ISS' new, easily deployed appliances dynamically protect
regardless of network speed or threat type, without requiring
separate firewalls, antivirus and intrusion detection. Find out how:
http://www.iss.net/ad/appliance_sansappliancewp062503
***********************************************************************

---

TOP OF THE NEWS

Guess Settles FTC Charges, Agrees to Invest In Improved Security (18/19 June 2003)

Guess, Inc. has settled charges brought by the Federal Trade Commission (FTC) regarding security on its Guess.com web site. The FTC said that Guess had promised its customers that their personal information, including credit card numbers, would be protected, but the site was vulnerable to known exploits, including the SQL injection attack. Guess has agreed to create a security program, which must be certified annually. The company must also refrain from making false claims about the security of customer information. The FTC has also released a fact sheet for guidance called "Security Check: Reducing Risks to Your Computer System."
-http://www.washingtonpost.com/ac2/wp-dyn/A12397-2003Jun19?language=printer
-http://www.computerworld.com/printthis/2003/0,4814,82309,00.html
-http://www.securityfocus.com/news/5968
FTC Settlement Announcement:
-http://www.ftc.gov/opa/2003/06/guess.htm
Security Check Fact Sheet:
-http://www.ftc.gov/bcp/conline/pubs/buspubs/security.htm
[Editor's Note (Paller): The Federal Trade Commission demonstrated that there are legal consequences for organizations that have weak security. Tens of thousands of organizations doing business on the Internet are in the same (weak) position that Guess was in. Expect a surge of security audits, demand for better training for system administrators and application developers, and a quest for "minimum standards of due care" in security. ]

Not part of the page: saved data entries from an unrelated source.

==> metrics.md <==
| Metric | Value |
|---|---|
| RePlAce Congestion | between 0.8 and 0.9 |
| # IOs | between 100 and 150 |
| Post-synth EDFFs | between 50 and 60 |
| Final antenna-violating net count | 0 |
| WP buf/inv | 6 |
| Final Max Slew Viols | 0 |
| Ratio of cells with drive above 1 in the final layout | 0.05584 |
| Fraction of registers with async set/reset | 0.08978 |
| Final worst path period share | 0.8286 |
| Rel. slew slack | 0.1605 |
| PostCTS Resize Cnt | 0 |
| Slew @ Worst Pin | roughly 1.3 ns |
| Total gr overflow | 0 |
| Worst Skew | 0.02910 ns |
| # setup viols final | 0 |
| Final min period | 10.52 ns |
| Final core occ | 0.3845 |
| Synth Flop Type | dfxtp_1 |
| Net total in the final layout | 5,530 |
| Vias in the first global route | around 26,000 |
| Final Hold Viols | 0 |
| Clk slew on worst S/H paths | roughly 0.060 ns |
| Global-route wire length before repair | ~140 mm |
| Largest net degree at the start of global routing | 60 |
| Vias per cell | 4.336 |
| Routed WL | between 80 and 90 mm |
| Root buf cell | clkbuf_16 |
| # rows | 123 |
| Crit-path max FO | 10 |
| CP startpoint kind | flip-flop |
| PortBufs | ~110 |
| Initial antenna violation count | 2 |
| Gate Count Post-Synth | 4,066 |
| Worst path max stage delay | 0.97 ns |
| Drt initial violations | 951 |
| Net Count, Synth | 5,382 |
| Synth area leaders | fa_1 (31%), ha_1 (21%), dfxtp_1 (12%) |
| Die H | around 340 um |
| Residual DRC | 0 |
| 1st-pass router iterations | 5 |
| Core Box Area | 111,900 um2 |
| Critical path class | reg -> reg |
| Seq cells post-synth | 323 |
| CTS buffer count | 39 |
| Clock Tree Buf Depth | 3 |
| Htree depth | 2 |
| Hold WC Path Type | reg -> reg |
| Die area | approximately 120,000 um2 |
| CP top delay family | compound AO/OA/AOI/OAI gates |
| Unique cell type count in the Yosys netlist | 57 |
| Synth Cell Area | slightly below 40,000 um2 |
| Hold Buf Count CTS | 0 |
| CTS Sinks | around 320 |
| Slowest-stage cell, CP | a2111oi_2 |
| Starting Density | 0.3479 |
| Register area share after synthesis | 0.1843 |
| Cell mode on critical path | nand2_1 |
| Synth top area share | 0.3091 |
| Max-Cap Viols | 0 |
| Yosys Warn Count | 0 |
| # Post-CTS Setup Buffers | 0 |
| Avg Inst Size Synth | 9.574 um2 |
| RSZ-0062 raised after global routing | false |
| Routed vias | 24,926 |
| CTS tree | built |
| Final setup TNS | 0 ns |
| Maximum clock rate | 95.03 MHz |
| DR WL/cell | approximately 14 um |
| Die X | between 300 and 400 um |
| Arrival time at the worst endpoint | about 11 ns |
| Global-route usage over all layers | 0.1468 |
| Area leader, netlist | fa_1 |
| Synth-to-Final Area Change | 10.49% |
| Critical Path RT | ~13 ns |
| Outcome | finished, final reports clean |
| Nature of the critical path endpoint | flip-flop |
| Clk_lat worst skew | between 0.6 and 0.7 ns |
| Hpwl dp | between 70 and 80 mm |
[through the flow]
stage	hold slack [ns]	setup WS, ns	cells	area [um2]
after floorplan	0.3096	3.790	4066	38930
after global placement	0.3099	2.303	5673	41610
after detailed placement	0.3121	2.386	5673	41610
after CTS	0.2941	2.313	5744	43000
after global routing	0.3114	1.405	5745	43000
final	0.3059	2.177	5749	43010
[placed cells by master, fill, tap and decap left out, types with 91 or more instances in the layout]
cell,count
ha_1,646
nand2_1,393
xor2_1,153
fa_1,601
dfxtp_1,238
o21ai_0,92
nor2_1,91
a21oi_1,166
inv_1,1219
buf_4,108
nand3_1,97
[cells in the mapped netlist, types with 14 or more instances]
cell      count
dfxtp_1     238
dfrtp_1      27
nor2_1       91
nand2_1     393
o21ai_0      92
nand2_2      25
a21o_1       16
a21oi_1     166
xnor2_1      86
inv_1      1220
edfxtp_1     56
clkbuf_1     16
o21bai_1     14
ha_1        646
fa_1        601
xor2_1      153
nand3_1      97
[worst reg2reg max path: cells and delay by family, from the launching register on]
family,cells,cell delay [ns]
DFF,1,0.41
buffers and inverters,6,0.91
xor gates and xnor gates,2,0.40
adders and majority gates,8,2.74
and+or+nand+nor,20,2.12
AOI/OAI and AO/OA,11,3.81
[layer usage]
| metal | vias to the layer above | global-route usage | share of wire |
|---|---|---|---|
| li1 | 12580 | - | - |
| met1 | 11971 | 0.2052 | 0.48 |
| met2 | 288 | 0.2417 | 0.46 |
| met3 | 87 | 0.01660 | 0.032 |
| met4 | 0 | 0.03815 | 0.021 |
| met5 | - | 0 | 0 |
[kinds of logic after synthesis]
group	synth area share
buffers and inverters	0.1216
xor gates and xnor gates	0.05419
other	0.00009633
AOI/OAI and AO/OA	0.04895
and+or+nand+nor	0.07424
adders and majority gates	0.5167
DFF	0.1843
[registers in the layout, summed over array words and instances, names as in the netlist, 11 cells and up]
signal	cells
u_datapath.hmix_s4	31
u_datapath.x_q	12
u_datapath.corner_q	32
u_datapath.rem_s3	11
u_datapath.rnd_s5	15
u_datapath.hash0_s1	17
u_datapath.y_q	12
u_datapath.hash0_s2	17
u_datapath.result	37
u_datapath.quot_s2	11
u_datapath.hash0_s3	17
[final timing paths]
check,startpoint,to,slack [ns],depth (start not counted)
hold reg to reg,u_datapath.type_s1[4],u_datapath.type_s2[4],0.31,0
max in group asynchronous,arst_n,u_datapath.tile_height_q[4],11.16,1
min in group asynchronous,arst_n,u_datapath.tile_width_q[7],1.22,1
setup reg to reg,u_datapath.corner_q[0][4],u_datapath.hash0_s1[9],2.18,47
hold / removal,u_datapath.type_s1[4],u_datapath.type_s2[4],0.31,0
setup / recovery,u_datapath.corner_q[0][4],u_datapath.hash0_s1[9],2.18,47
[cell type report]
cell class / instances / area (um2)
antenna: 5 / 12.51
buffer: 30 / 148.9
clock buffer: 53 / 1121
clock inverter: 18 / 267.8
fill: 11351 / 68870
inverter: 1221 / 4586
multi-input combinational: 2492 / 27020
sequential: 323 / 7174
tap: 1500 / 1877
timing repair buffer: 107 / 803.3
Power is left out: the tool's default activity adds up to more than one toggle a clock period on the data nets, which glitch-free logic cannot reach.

Hatch is in Favor of Destroying Copyright Violators' Computers, if Necessary (19 June 2003)

At a hearing on the dangers of peer-to-peer filesharing services, Senate Judiciary Committee chairman Orrin Hatch (R-Utah) suggested that the computers of people who download material in violation of US copyright laws should be destroyed. Senator Patrick Leahy (D-Vermont) called the proposal "Draconian," and Hatch took a few steps back from his stance, saying that something has to be done to stop Internet piracy and that "extreme measures" should be taken only if other measures do not work. Such action would violate current federal law. Ironically, Senator Hatch has been found to be using unlicensed software on his web site.
-http://news.com.com/2102-1028_3-1018845.html?tag=ni_print
-http://www.computerworld.com/printthis/2003/0,4814,82317,00.html
-http://www.wired.com/news/print/0,1294,59298,00.html
-http://www.wired.com/news/print/0,1294,59305,00.html
[Editor's Note (Schultz): It's downright hilarious that Sen. Hatch not only apparently has unlicensed software on his Web site, but also that at least until late last week his site definitely had a link to pornographic pages (
-http://www.senate.gov/~hatch/index.cfm?Fuseaction=Students.Utah).
Perhaps Sen. Hatch should do some local housecleaning before going on his witch hunts. ]

McCain Promises Hearings on DMCA Subpoena Provision (19 June 2003)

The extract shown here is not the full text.